:: Information shown ::

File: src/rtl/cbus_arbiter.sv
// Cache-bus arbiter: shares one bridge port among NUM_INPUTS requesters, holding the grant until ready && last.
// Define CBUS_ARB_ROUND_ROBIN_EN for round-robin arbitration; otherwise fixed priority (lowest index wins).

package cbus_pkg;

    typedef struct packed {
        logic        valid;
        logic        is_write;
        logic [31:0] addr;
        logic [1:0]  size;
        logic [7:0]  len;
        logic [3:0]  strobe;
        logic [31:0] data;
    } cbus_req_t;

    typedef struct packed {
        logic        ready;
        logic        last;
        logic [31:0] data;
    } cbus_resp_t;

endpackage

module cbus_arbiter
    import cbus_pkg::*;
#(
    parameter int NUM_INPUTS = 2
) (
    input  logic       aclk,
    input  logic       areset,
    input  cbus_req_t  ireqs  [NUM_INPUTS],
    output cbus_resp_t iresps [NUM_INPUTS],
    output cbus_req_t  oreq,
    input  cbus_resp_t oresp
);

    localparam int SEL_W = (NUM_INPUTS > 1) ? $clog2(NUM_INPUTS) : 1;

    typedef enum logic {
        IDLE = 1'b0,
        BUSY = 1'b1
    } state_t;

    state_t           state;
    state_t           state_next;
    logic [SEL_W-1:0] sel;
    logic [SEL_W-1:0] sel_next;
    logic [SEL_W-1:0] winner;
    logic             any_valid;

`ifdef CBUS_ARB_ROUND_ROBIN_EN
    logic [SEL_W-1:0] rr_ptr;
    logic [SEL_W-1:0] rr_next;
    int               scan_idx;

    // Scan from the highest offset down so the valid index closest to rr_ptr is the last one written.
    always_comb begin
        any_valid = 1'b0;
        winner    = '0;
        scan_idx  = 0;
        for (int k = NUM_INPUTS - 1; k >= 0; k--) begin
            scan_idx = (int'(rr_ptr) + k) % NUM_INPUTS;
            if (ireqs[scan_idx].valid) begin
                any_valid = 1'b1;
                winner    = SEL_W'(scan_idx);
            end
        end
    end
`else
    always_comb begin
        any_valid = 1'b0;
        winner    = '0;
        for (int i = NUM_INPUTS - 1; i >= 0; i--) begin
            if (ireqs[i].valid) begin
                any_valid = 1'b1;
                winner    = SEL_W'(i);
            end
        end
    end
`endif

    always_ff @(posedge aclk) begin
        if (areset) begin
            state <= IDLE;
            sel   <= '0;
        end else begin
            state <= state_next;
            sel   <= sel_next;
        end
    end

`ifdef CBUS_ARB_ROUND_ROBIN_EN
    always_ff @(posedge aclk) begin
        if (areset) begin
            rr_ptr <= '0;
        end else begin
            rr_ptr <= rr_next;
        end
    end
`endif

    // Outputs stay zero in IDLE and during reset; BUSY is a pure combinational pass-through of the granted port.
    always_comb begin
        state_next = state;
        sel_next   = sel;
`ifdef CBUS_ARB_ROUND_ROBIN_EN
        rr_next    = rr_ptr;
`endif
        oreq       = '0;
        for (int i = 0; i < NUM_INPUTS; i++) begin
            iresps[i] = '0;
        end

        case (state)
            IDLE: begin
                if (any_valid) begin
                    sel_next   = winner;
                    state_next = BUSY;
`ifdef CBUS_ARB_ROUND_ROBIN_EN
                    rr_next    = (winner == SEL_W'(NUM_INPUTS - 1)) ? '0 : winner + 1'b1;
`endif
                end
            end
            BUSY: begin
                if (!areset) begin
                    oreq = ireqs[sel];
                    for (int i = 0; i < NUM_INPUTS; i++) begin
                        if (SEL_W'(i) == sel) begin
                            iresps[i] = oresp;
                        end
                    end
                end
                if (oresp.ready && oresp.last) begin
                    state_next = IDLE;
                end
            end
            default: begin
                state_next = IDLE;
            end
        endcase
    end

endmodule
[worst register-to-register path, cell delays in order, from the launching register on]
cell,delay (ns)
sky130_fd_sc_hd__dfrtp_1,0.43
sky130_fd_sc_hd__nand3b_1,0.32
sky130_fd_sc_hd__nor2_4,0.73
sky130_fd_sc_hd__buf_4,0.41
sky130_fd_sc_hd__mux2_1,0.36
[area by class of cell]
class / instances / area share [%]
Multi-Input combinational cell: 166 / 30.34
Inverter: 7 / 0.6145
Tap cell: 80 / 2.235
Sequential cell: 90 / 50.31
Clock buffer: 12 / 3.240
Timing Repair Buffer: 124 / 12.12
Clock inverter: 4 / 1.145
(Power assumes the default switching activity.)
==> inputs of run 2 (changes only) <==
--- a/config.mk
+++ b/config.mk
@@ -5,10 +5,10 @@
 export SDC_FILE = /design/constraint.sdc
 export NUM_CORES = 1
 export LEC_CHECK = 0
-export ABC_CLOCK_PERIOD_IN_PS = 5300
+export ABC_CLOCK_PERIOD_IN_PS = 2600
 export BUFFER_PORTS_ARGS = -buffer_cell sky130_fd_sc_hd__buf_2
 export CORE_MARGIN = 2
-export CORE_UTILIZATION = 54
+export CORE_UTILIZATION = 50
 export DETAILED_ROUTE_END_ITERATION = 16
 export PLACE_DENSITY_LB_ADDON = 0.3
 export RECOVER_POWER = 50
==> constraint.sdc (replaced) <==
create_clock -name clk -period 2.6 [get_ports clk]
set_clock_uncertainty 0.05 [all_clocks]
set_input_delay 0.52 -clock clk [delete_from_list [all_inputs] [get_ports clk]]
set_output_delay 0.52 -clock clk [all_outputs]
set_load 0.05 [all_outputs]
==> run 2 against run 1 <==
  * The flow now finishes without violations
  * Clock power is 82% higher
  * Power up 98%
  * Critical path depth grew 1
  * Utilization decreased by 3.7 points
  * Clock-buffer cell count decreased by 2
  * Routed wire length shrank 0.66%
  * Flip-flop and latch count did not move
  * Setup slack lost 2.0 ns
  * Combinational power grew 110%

:::

● **Problem details**:
Would you return exactly, and only, the lines beginning at the one with "export RECOVER_POWER = 50" and ending at the last line of the listing?

● **Answer for this exercise**:
 export RECOVER_POWER = 50
==> constraint.sdc (replaced) <==
create_clock -name clk -period 2.6 [get_ports clk]
set_clock_uncertainty 0.05 [all_clocks]
set_input_delay 0.52 -clock clk [delete_from_list [all_inputs] [get_ports clk]]
set_output_delay 0.52 -clock clk [all_outputs]
set_load 0.05 [all_outputs]
==> run 2 against run 1 <==
  * The flow now finishes without violations
  * Clock power is 82% higher
  * Power up 98%
  * Critical path depth grew 1
  * Utilization decreased by 3.7 points
  * Clock-buffer cell count decreased by 2
  * Routed wire length shrank 0.66%
  * Flip-flop and latch count did not move
  * Setup slack lost 2.0 ns
  * Combinational power grew 110%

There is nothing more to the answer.